Toward Safer Biotherapeutics: Expression and Characterization of a Humanized Chimeric L-Asparaginase in E. coli

Abstract

Acute lymphoblastic leukemia (ALL) is the most common cancer affecting children, making up about 80% of all acute leukemia cases in the pediatric population. While treatment with L-asparaginase (ASNase) has greatly improved survival rates, its bacterial origin often causes immune reactions in some patients, which can reduce how well the therapy works. To overcome this challenge, previous in silico studies designed a humanized chimeric ASNase by swapping out the predicted immunogenic parts of the bacterial enzyme with similar, less immunogenic segments from the human version-while keeping the enzyme's active site intact. In this study, the chimeric L-asparaginase designed was successfully cloned, expressed, and purified using the Escherichia coli Rosetta strain. The production conditions (37 °C, 0.01 mM IPTG, 2-4 h) were optimized, and we purified the enzyme in a single step with nickel-affinity chromatography. The enzyme's activity was confirmed in vitro, showing that it is possible to produce a functional humanized variant in a bacterial system. These results lay important groundwork for future research to assess the immune response and therapeutic potential of this novel chimeric enzyme.
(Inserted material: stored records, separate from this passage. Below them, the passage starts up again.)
==> config.mk <==
export PLATFORM = sky130hd
export DESIGN_NAME = sram_port_arbiter
export DESIGN_NICKNAME = d
export VERILOG_FILES = /design/src/rtl/sram_port_arbiter.sv
export SDC_FILE = /design/constraint.sdc
export NUM_CORES = 1
export LEC_CHECK = 0
export ABC_AREA = 0
export CELL_PAD_IN_SITES_DETAIL_PLACEMENT = 0
export CELL_PAD_IN_SITES_GLOBAL_PLACEMENT = 1
export CORE_ASPECT_RATIO = 1.1
export CORE_MARGIN = 8
export CORE_UTILIZATION = 31
export DETAILED_ROUTE_END_ITERATION = 12
export PLACE_DENSITY_LB_ADDON = 0.1
export RECOVER_POWER = 50
export SYNTH_ARGS = -nofsm -noshare
export SYNTH_HDL_FRONTEND = slang
export SYNTH_SLANG_ARGS = --single-unit
==> constraint.sdc <==
create_clock -name ACLK -period 7.3 [get_ports ACLK]
set_input_delay 0.73 -clock ACLK [delete_from_list [all_inputs] [get_ports ACLK]]
set_output_delay 0.73 -clock ACLK [all_outputs]
set_load 0.1 [all_outputs]
==> src/rtl/sram_port_arbiter.sv <==
// Two-requester arbiter and access sequencer for a single-port SRAM macro.
// Optional feature macro: SRAM_ARB_ROUND_ROBIN_EN (alternating tie winner instead of fixed priority to requester 0).
module sram_port_arbiter #(
    parameter int ADDR_W = 14,
    parameter int DATA_W = 32,
    localparam int STRB_W = DATA_W / 8
) (
    input  logic                ACLK,
    input  logic                ARESET,
    input  logic [1:0]          REQ,
    input  logic [1:0]          WE,
    input  logic [2*ADDR_W-1:0] ADDR,
    input  logic [2*STRB_W-1:0] WSTRB,
    input  logic [2*DATA_W-1:0] WDATA,
    output logic [1:0]          GNT,
    output logic [1:0]          RSP_VALID,
    input  logic [1:0]          RSP_READY,
    output logic [DATA_W-1:0]   RDATA,
    output logic                CS,
    output logic                OE,
    output logic [STRB_W-1:0]   WEB,
    output logic [ADDR_W-1:0]   A,
    output logic [DATA_W-1:0]   DI,
    input  logic [DATA_W-1:0]   DO
);

    typedef enum logic [1:0] {
        ST_IDLE   = 2'd0,
        ST_ACCESS = 2'd1,
        ST_READ   = 2'd2,
        ST_RESP   = 2'd3
    } state_t;

    state_t              state_r;
    state_t              state_s;
    logic                grant_s;
    logic                win_s;
    logic                win_we_s;
    logic [ADDR_W-1:0]   win_addr_s;
    logic [STRB_W-1:0]   win_wstrb_s;
    logic [DATA_W-1:0]   win_wdata_s;
    logic                rsp_done_s;
    logic                id_r;
    logic                we_r;
    logic                cs_r;
    logic                oe_r;
    logic [STRB_W-1:0]   web_r;
    logic [ADDR_W-1:0]   a_r;
    logic [DATA_W-1:0]   di_r;
    logic [1:0]          rsp_valid_r;
    logic [DATA_W-1:0]   rdata_r;
`ifdef SRAM_ARB_ROUND_ROBIN_EN
    logic                last_grant_r;
`endif

    // Arbitration: GNT is a Mealy pulse of IDLE so the SRAM access lands in the very next cycle
    always_comb begin
        grant_s = 1'b0;
        win_s   = 1'b0;
        if ((state_r == ST_IDLE) && (REQ != 2'b00)) begin
            grant_s = 1'b1;
`ifdef SRAM_ARB_ROUND_ROBIN_EN
            if (REQ == 2'b11) begin
                win_s = ~last_grant_r;
            end else begin
                win_s = REQ[1];
            end
`else
            win_s = ~REQ[0];
`endif
        end else begin
            grant_s = 1'b0;
            win_s   = 1'b0;
        end
    end

    // Select the winning requester's operands
    always_comb begin
        win_we_s    = 1'b0;
        win_addr_s  = {ADDR_W{1'b0}};
        win_wstrb_s = {STRB_W{1'b0}};
        win_wdata_s = {DATA_W{1'b0}};
        if (win_s) begin
            win_we_s    = WE[1];
            win_addr_s  = ADDR[2*ADDR_W-1:ADDR_W];
            win_wstrb_s = WSTRB[2*STRB_W-1:STRB_W];
            win_wdata_s = WDATA[2*DATA_W-1:DATA_W];
        end else begin
            win_we_s    = WE[0];
            win_addr_s  = ADDR[ADDR_W-1:0];
            win_wstrb_s = WSTRB[STRB_W-1:0];
            win_wdata_s = WDATA[DATA_W-1:0];
        end
    end

    assign GNT        = {grant_s & win_s, grant_s & ~win_s};
    assign rsp_done_s = (state_r == ST_RESP) && RSP_READY[id_r];

    // Next-state logic for the access sequencer
    always_comb begin
        state_s = state_r;
        case (state_r)
            ST_IDLE: begin
                if (grant_s) begin
                    state_s = ST_ACCESS;
                end else begin
                    state_s = ST_IDLE;
                end
            end
            ST_ACCESS: begin
                if (we_r) begin
                    state_s = ST_RESP;
                end else begin
                    state_s = ST_READ;
                end
            end
            ST_READ: state_s = ST_RESP;
            ST_RESP: begin
                if (rsp_done_s) begin
                    state_s = ST_IDLE;
                end else begin
                    state_s = ST_RESP;
                end
            end
            default: state_s = ST_IDLE;
        endcase
    end

    // State register and latched request attributes
    always_ff @(posedge ACLK or posedge ARESET) begin
        if (ARESET) begin
            state_r <= ST_IDLE;
            id_r    <= 1'b0;
            we_r    <= 1'b0;
        end else begin
            state_r <= state_s;
            if (grant_s) begin
                id_r <= win_s;
                we_r <= win_we_s;
            end
        end
    end

`ifdef SRAM_ARB_ROUND_ROBIN_EN
    // Remember the last winner; reset value lets requester 0 take the first tie
    always_ff @(posedge ACLK or posedge ARESET) begin
        if (ARESET) begin
            last_grant_r <= 1'b1;
        end else if (grant_s) begin
            last_grant_r <= win_s;
        end
    end
`endif

    // SRAM pins, registered from the next state so they line up with the state they belong to
    always_ff @(posedge ACLK or posedge ARESET) begin
        if (ARESET) begin
            cs_r  <= 1'b0;
            oe_r  <= 1'b0;
            web_r <= {STRB_W{1'b1}};
            a_r   <= {ADDR_W{1'b0}};
            di_r  <= {DATA_W{1'b0}};
        end else begin
            cs_r <= (state_s == ST_ACCESS);
            oe_r <= (state_s == ST_READ);
            if (grant_s && win_we_s) begin
                web_r <= ~win_wstrb_s;
                di_r  <= win_wdata_s;
            end else begin
                web_r <= {STRB_W{1'b1}};
            end
            if (grant_s) begin
                a_r <= win_addr_s;
            end
        end
    end

    // Response channel: valid held through backpressure, read data captured at the end of READ
    always_ff @(posedge ACLK or posedge ARESET) begin
        if (ARESET) begin
            rsp_valid_r <= 2'b00;
            rdata_r     <= {DATA_W{1'b0}};
        end else begin
            if (state_s == ST_RESP) begin
                rsp_valid_r <= {id_r, ~id_r};
            end else begin
                rsp_valid_r <= 2'b00;
            end
            case (state_r)
                ST_READ: rdata_r <= DO;
                ST_RESP: begin
                    if (rsp_done_s) begin
                        rdata_r <= {DATA_W{1'b0}};
                    end else begin
                        rdata_r <= rdata_r;
                    end
                end
                default: rdata_r <= {DATA_W{1'b0}};
            endcase
        end
    end

    assign CS        = cs_r;
    assign OE        = oe_r;
    assign WEB       = web_r;
    assign A         = a_r;
    assign DI        = di_r;
    assign RSP_VALID = rsp_valid_r;
    assign RDATA     = rdata_r;

endmodule

## Word-level counts from Yosys, hierarchy flattened

Cells that the tools add are included.

- Bits in registers: 90
- Bits in latches: 0
- Bits in writable memories: 0
- Memory bits (read-only): 0
- Input bits: 140
- Output and inout port bits: 88
- Memories: 0

- Add/sub/neg operators: 0
- Multiply operators: 0
- Div/mod/pow operators: 0
- Order comparisons: 1
- Equal/unequal tests: 7
- Shift-type cells: 0
- Muxes and demuxes: 16
- Bitwise operators: 6
- Reduce and logical (&&, ||, !) cells: 5

Operator list:

| kind | count |
|---|---|
| $mux W32 | 2 |
| $pmux W32 S2 | 1 |
| $mux W14 | 1 |
| $eq A2 B2 Y1 const B | 4 |
| $mux W4 | 2 |
| $pmux W2 S4 | 1 |
| $mux W1 | 7 |
| $eq A2 B1 Y1 const B | 2 |
| $mux W2 | 2 |
| $not A4 Y4 | 1 |
| $logic_and A1 B1 Y1 | 3 |
| $not A1 Y1 | 3 |
| $and A1 B1 Y1 | 2 |
| $logic_not A2 Y1 | 1 |
| $lt A1 B2 Y1 const B | 1 |
| $ne A2 B2 Y1 const B | 1 |
| $reduce_bool A2 Y1 | 1 |

## Logic depth before layout (Yosys ltp)

- Word-level depth: 7
- Depth in mapped cells: 6
- Depth with buffers taken out: 3

## Least setup slack after synthesis

OpenSTA, ideal clock, no wires.

- Path type: input -> output
- Start point: in REQ[0]
- End point: out GNT[0]
- Data arrival time: 1.706 ns
- Path slack: 4.864 ns
- Stages on the path: 4
- Buffers on the path: 3
- Path through: buf_2 > and2_1 > clkbuf_1 > buf_2

- Word-level cells in the longest chain between the ends: 5
- Elaborated cells on any way between the ends: 7
- Those cells by class: mux: 2; bitwise: 3; reduce/logical: 2

Ends and longest elaborated chain:

| element | RTL line | text |
|---|---|---|
| from (decl) | 10 | `input logic [1:0] REQ,` |
| $reduce_bool A2 Y1 | 60 | `if ((state_r == ST_IDLE) && (REQ != 2'b00)) begin` |
| $logic_and A1 B1 Y1 | 60 |  |
| $mux W1 | 60 |  |
| $not A1 Y1 | 96 | `assign GNT = {grant_s & win_s, grant_s & ~win_s};` |
| $and A1 B1 Y1 (*) | 96 |  |
| to (decl) | 15 | `output logic [1:0] GNT,` |

Every way passes the cells marked *; elsewhere a longest branch is shown, timed or not.

## Worst setup path in the final report

Same ends and word-level chain as after synthesis.

==> key figures <==
Status
  – Status: finished with violations
  – Failing checks: capacitance limit, slew limit

Drt
  – WL met2: 6.012 mm
  – Final WL: roughly 13 mm
  – First-pass DRT Iterations: 4
  – Top layer in use: met5
  – Via count: 3186
  – 1st-iter DRT viols: 171
  – DRC Markers: 0
  – Wire length per cell: around 19 um
  – Met3 WL: around 1.3 mm
  – Final ANT Viol Nets: 0
  – Met1 WL: 5.200 mm
  – Vias per cell: just under 5

Yosys
  – Number of distinct library cells after synthesis: 30
  – Mapped cell area: between 3000 and 4000 sq um
  – EDFF count, synth: 0
  – Avg Inst Size Synth: 14.17 sq um
  – Synth Flop Type: dfrtp_1
  – Synth Register Bits: 90
  – Dominant cells by area after synthesis: dfrtp_1 (55%), mux2_2 (14%), a22o_1 (7.1%)
  – Seq/Total Area, Yosys: 57.31%
  – Top-count cell post-synth: dfrtp_1
  – Gate Count Post-Synth: 278
  – Fraction of registers with async set/reset: 100.0%
  – Top cell type's share of synthesized area: 54.64%
  – Syn_nets: 418
  – Synth Warn #: 0
  – Commonest cells in the netlist: dfrtp_1 (86), mux2_2 (48), a22o_1 (32)
  – Area leader, netlist: dfrtp_1

Finish
  – Flip-flop and latch area: around 2300 sq um
  – # nets final: 637
  – Fill cell count: 1138
  – Layout overhead on the synthesized area: 66.52%
  – Layout cells sized above 1: around 15%
  – Area of the multi-input gates: 1506 sq um
  – Util after Layout: 52.32%

CTS
  – Clock tree buffer depth: 2
  – Post-CTS setup buffers: 0
  – Root Driver: clkbuf_16
  – Post_cts resized: 0
  – H-tree depth: 3
  – TritonCTS buffer count: 9
  – Clock sinks: 90
  – CTS tree: yes
  – Clock Latency Late Sink: 330 ps
  – Post-CTS Hold Fix Bufs: 0
  – Clock slew at reported path FFs: about 70 ps

Floorplan
  – Core Area: 12540 sq um
  – Die Height: 134.2 um
  – Starting density of the core: 31.42%
  – Chip width: 123.5 um
  – IO Pins: ~230
  – FP Rows: 43
  – Die ar.: 16570 sq um

Global route
  – Initial antenna violation count: 2
  – First-pass GRT wire length: around 20 mm
  – Total global routing overflow: 0
  – Total GRT Usage: 14.95%
  – Largest net degree at the start of global routing: 78
  – Vias in the first global route: ~3500

Critical path
  – Reg-to-reg startpoint: state_r[1]
  – Crit. End Element: output port
  – Worst Path Max Fanout: 21
  – Setup CP Type: primary input to output port
  – Critical Path Start: REQ[0]
  – Worst R2R Setup Slack: approximately 4000 ps
  – Startpoint types: primary input
  – CP required: between 6000 and 7000 ps
  – Arr. time, crit path: 3680 ps

Placement
  – Setup slack at placement: a little under 3000 ps
  – PortBufs: 227
  – DPL Wire Length: just over 9 mm
  – RD Place Congestion: 0.7085

Timing
  – Fin Setup TNS: 0 ps
  – RSZ-0062 raised after global routing: no
  – Final Worst Setup Slack: 2888 ps
  – Final hold violation count: 0
  – Endpoints failing setup: 0
  – Skew final: 5.298 ps
  – Maximum clock frequency: 226.7 MHz
  – Min cycle time layout: 4412 ps
  – WHS: 489.3 ps
  – Slew @ Worst Pin: 2075 ps
  – Fin crit share: 60.44%
  – Slew Limit Fails: 71
  – Slew HR: -38.35%

Min path
  – Hold WC Path Type: register to register
  – Min-delay src: id_r

Job
  – Max cap viols: 2
==> worst max-delay path, stage by stage <==
cell	delay (ps)
dlygate4sd3_1	1080
and2_1	600
clkdlybuf4s50_1	1250
==> state kept, by name, indices dropped and copies added (netlist names) <==
| register | cells |
|---|---|
| OE | 1 |
| WEB | 4 |
| RDATA | 32 |
| state_r | 2 |
| A | 14 |
| CS | 1 |
| id_r | 1 |
| DI | 32 |
| RSP_VALID | 2 |
| we_r | 1 |
==> final cells by class <==
type | count | share of cell area (%)
Timing Repair Buffer | 233 | 35.22
Tap cell | 157 | 2.995
Multi-Input combinational cell | 161 | 22.97
Antenna cell | 1 | 0.03815
Clock buffer | 9 | 3.434
Sequential cell | 90 | 34.41
Clock inverter | 7 | 0.8012
Inverter | 2 | 0.1335
==> stage by stage <==
step,cells,cell area [sq um]
after global placement,643,6297
after global routing,660,6559
after detailed placement,643,6297
final,660,6559
after CTS,659,6575
after floorplan,278,3939
==> metal layers <==
layer / vias to the layer above / track usage (%)
met5: - / 0
met2: 130 / 23.91
met1: 1568 / 18.16
met3: 9 / 6.263
met4: 2 / 3.617
li1: 1477 / -
==> logic make-up after synthesis <==
kind of cell / Yosys count / share of synthesized area, %
flops: 90 / 57.31
compound gates: 53 / 12.04
buf+inv: 27 / 4.225
mux: 69 / 19.70
simple gates: 39 / 6.735
==> final timing paths <==
kind,to,cells past startpoint
setup / recovery,GNT[0],3
setup reg to reg,DI[25],4
min in group asynchronous,RDATA[2],2
hold / removal,RSP_VALID[0],1
max in group asynchronous,DI[13],3
hold reg to reg,RSP_VALID[0],1
==> placed cells by master, fill, tap and decap left out, drive strengths merged, types with 3 or more instances in the layout <==
cell and count:
a221o 14, nor4b 15, inv 3, a22o 32, clkdlybuf4s50 219, buf 4
a21oi 3, mux2 68, clkbuf 11, clkinv 4, dfrtp 86, nor2 5
dfstp 4, dlygate4sd3 8, nand2 10
Power is not shown: default switching activity piles up to over one toggle a cycle in this logic, so the estimate is an artifact.
==> variant (same settings) <==
The parameter `DATA_W` goes from 32 to 40.
--- a/src/rtl/sram_port_arbiter.sv
+++ b/src/rtl/sram_port_arbiter.sv
@@ -4,3 +4,3 @@
     parameter int ADDR_W = 14,
-    parameter int DATA_W = 32,
+    parameter int DATA_W = 40,
     localparam int STRB_W = DATA_W / 8
Ports: changed (6 resized); port bits go from 228 to 271. No check against the original RTL was run, so the function may have changed too.
==> variant against the unedited design <==
- routed wire length is 31% higher
- highest routed layer is now met4
- final area is 16% higher
- sequential cell count is 17 higher
- area after synthesis is 17% higher
- sequential share of layout area is 0.95 points higher
- critical path type unchanged
- largest cell class unchanged
- critical endpoint unchanged
- the run still ends with capacitance limit, slew limit left
- worst setup slack worse by 0.63 ns
Power is left out: the tool's default activity adds up to more than one toggle a clock period on the data nets, which glitch-free logic cannot reach.
==> variant: results (changes against the unedited design) <==
set qor(crit_slowest_cell) {clkdlybuf4s50_1}
set qor(reg2reg_setup_slack_ns) 4.73 ;# +0.66 ns
set qor(number_of_antenna_violations_at_the_first_check_in_global_routing) 0 ;# -2
set qor(via_count_of_the_first_global_routing_pass) 4358 ;# +24%
set qor(violations_in_the_final_reports) {capacitance limit, slew limit}
set qor(wirelength_met1_mm) 6.72 ;# +29%
set qor(wl_met2_mm) 8.24 ;# +37%
set qor(fillerInstances) 1365 ;# +20%
set qor(synth_top_cells_by_count) {dfrtp_1 (102), o22ai_1 (80), nand2_1 (45), a22o_1 (40), mux2_2 (19)}
set qor(clk_latency_ns) 0.35 ;# +0.02 ns
set qor(met3WireLength_mm) 1.28 ;# +0.87%
set qor(num-nets-final) 799 ;# +25%
set qor(seq_cell_count) 107 ;# +19%
set qor(top_layer) {met4}
set qor(multi_input_combinational_area_share_pct) 21.5 ;# -1.5 points
set qor(async_reset_ff_share_pct) 100 ;# unchanged
set qor(placement.io_buffers) 270 ;# +19%
set qor(n_multi_input_combinational_cell) 237 ;# +47%
set qor(final_max_slew_viol_count) 140 ;# +97%
set qor(reg2regPathDepth) 3 ;# -1
set qor(r2r_start) {state_r[0]$_DFF_PP0_}
set qor(seq_share_pct) 35.4 ;# +0.95 points
set qor(worstReg2RegEnd) {WEB[0]$_DFF_PP1_}
set qor(seq_area_frac_synth_pct) 58.0 ;# +0.70 points
set qor(outcome) {finished, violations left}
set qor(type_of_the_worst_min_delay_path) {reg -> reg}
set qor(max-cap-violations) 4 ;# +2
set qor(grt_first_pass_wirelength_mm) 25.4 ;# +30%
set qor(area_share_clock_buf_inv_pct) 3.69 ;# -0.54 points
set qor(final.signal_buffer_count) 276 ;# +18%
set qor(dp_hpwl_mm) 12.0 ;# +29%
set qor(clock_buffers) 11 ;# +2
set qor(yosys.cell_types.count) 38 ;# +27%
set qor(route.detailed.wl_per_inst_um) 19.7 ;# +3.2%
set qor(synth_area_leaders) {dfrtp_1 (55%), o22ai_1 (11%), a22o_1 (7.6%), mux2_2 (4.6%), buf_6 (3.9%)}
set qor(worstHoldStart) {RDATA[31]$_DFFE_PP0N_}
set qor(critical_path_peak_fanout) 37 ;# +76%
set qor(clock-skew-final_ns) 0.00720 ;# +0.00190 ns
set qor(final-nonclk-buf-share_pct) 36.1 ;# +0.86 points
set qor(timing_worst_slew_pin_value_ns) 2.81 ;# +0.733 ns
set qor(grt_start_max_net_pins) 67 ;# -14%
set qor(route.vias.total) 4144 ;# +30%
set qor(synth_fp_nets) 551 ;# +32%
set qor(violation_count_after_the_first_detailed_routing_iteration) 252 ;# +47%
set qor(min_delay_worst_endpoint) {RDATA[31]$_DFFE_PP0N_}
set qor(total_routing_resource_utilization_after_global_routing_pct) 16.9 ;# +1.9 points
set qor(globalplace.congestion) 0.760 ;# +7.3%
set qor(cts_resized) 0 ;# unchanged
set qor(layout-drive-gt1-share_pct) 8.46 ;# -6.7 points
[variant: cell types whose count changed in the layout (fill, tap and decap cells not counted), sizes merged, moves of 8 or more]
cell,change
o22ai,+80
clkdlybuf4s50,+47
mux2,-46
nand2,+35
dfrtp,+16
nor4b,-15
a221o,-14
a22o,+8
[variant: worst max-delay path by stage]
stage                       end   start  cells after the start  slack (ns)
2_1_floorplan  A[0]$_DFFE_PP0N_  ARESET                      1        3.76
3_3_place_gp             GNT[1]  REQ[1]                      5        3.16
3_5_place_dp             GNT[1]  REQ[1]                      5        3.16
4_1_cts                  GNT[1]  REQ[1]                      5        3.14
5_1_grt                  GNT[0]  REQ[0]                      4        2.04
6_report                 GNT[0]  REQ[0]                      4        2.26
[variant: stage by stage]
step                      instance area (µm²)  instances  hold WS, ns  setup WS [ns]  utilization [%]
after CTS                                7610        834        0.501           3.14             51.3
after global placement                   7330        818        0.481           3.16             49.5
after global routing                     7590        834        0.519           2.04             51.2
after detailed placement                 7330        818        0.482           3.16             49.5
final                                    7590        835        0.499           2.26             51.2
after floorplan                          4630        385        0.444           3.76                -
[variant: layer usage]
layer,GRT usage (%),vias to the layer above
met5,0,-
met4,5.92,0
met3,5.73,12
met2,28.1,157
met1,20.0,2038
li1,-,1937
[variant: worst register-to-register path, cell delays in order, from the launching register on]
cell      delay (ns)
dfrtp_1         0.54
nor2_4          0.30
o21ai_0         0.97
o311ai_1        0.64
[variant: cells by family after synthesis]
family,Yosys count,share of synthesized area (%)
AOI/OAI and AO/OA,142,21.8
DFF,107,58.0
and+or+nand+nor,72,7.82
buffers and inverters,41,6.54
muxes,23,5.81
Keywords: L-asparaginase (ASNase); acute lymphoblastic leukemia (ALL); chimeric; recombinant protein.

Figure 1

1% agarose gel electrophoresis of the amplification product of the humanized ASNase_Chimeric _E. coli-H. sapiens gene. The amplified bands of the gene of interest are indicated within a rectangle. Lanes S1, S2, and S3 are replicates of the sample and show a specific band of approximately 978 bp, corresponding to the expected size of the synthesized gene. Lane C represents the negative control without DNA template. A molecular weight marker (DNA ladder) is shown on the left, with the 1000 bp band used as a reference for estimating the product size.

Figure 2

Electrophoresis in 1% agarose gel of the PCR reaction of the colonies transformed with the recombinant plasmid containing the gene of interest. Bands are observed at a height of approximately 1000 bp corresponding to the plasmid transformed and amplified by the presence of the gene. Nothing is observed in the control or blank.

Figure 3

Humanized_E. coli-H. sapiens chimeric ASNase enzyme expression and activity assays after the induction process. (A) SDS-PAGE electrophoresis at 14% of the soluble(s) and insoluble fraction (i1, i2, and i3), and control for both fractions (Cs and Ci) for clones 2 and 4, using the E. coli BL21 strain as a host. (B) SDS-PAGE electrophoresis at 14% of the soluble(s) and insoluble fraction (i1, i2, and i3), and control for both fractions (Cs and Ci) for clones 2, 4, and 5, using the E. coli Rosetta (DE3) strain as a host. (C) Qualitative hydroxylamine enzyme activity assay of the soluble and insoluble fraction (i1, i2, and i3) using the E. coli Rosetta (DE3) strain as a host, E. coli Rosetta (DE3) strains modified with the empty vector as a control, and substrate without enzyme as the blank reagent. The brown coloration indicates L-asparaginase activity through the formation of a complex with hydroxylamine.

Figure 4

Response-surface plot representing the behavior of enzymatic activity in relation to IPTG concentration (mM), time (hours), and temperature (°C), generated using Design-Expert software. This software fixes one variable at a constant value while displaying the effects of the other two variables. In the presented graph, the Z-axis corresponds to enzymatic activity, while the X and Y axes represent IPTG concentration (mM) and time (hours), respectively. For this case, the temperature was fixed at 37 °C. The optimal conditions observed were an IPTG concentration of 0.01 mM and a time range of 2 to 4 h, where a maximum activity of approximately 2 U/mL is indicated in red on the plot. These values represent the optimal conditions for enzyme production. The data were fitted to a quadratic model, and ANOVA analysis indicated no significant differences (p > 0.05), confirming the adequacy of the model.

Figure 5

Chromatogram of ASNase_H_Q protein purification by histidine-tailed affinity chromatography using a nickel column on the AKTA Star. On the x-axis, in the ml column the volume is represented, and on the y-axis the absorbance (mAu) is represented. A peak between 44 and 50 mL, corresponding to the elution of the target protein, is observed. Elution was performed using a stepwise imidazole gradient from 100 to 500 mM; therefore, each step represents a specific concentration within the gradient. The protein eluted at 30%, corresponding to 150 mM imidazole.

Figure 6

12% SDS-PAGE electrophoresis of the soluble fractions collect of the chromatography. The protein of interest in the 35 kDa range is shown in red.

Figure 7

Western blot of ASNASA_H_Q chimeric protein. The black bands below M1 (sample 1) and M2 sample 2 represent the bands of the protein of interest run on electrophoresis and revealed with anti-His antibody from rabbit.